> **Supplied records**
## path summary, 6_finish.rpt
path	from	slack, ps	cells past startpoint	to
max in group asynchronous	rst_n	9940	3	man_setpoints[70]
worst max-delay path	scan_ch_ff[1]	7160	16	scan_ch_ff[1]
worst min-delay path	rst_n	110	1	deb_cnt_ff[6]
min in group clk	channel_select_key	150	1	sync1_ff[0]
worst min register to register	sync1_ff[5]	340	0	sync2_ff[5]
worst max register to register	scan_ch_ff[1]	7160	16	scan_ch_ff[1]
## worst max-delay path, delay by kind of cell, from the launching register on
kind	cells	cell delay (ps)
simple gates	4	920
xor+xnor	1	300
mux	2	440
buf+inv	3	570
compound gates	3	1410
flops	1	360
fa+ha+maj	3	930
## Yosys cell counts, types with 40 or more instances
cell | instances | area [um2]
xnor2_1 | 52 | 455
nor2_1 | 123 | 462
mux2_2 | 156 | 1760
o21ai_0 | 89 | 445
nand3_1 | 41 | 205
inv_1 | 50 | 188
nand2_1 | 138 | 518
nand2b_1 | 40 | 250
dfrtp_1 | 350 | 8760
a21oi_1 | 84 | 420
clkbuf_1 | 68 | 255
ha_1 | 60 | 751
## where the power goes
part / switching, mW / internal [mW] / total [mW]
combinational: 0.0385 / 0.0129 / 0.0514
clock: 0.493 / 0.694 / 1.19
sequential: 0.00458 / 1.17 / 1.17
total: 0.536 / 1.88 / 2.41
**config.mk**
```make
export PLATFORM = sky130hd
export DESIGN_NAME = sli_lamp
export DESIGN_NICKNAME = d
export VERILOG_FILES = /design/src/sli_pkg.sv /design/src/sli_blink_if.sv /design/src/sli_blinker.sv /design/src/sli_lamp.sv
export SDC_FILE = /design/constraint.sdc
export NUM_CORES = 1
export LEC_CHECK = 0
export BUFFER_PORTS_ARGS = -buffer_cell sky130_fd_sc_hd__buf_2
export CAP_MARGIN = 20
export CORE_ASPECT_RATIO = 1.75
export CORE_MARGIN = 1
export CORE_UTILIZATION = 40
export CTS_BUF_LIST = sky130_fd_sc_hd__clkbuf_16
export DETAILED_ROUTE_END_ITERATION = 7
export PLACE_DENSITY = 0.64
export SLEW_MARGIN = 5
export SYNTH_ARGS = -nofsm -noshare
export SYNTH_HDL_FRONTEND = slang
export SYNTH_SLANG_ARGS = --single-unit
```
**constraint.sdc**
```tcl
create_clock -name clk -period 5 [get_ports clk]
set_clock_uncertainty 0.05 [all_clocks]
set_input_delay 1 -clock clk [delete_from_list [all_inputs] [get_ports clk]]
set_output_delay 1 -clock clk [all_outputs]
set_load 0.03 [all_outputs]
```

> **Work task**
Go through the listing above, and whenever a line holds the word "register", copy it.

> **Reply to the task**
worst min register to register	sync1_ff[5]	340	0	sync2_ff[5]
worst max register to register	scan_ch_ff[1]	7160	16	scan_ch_ff[1]
## worst max-delay path, delay by kind of cell, from the launching register on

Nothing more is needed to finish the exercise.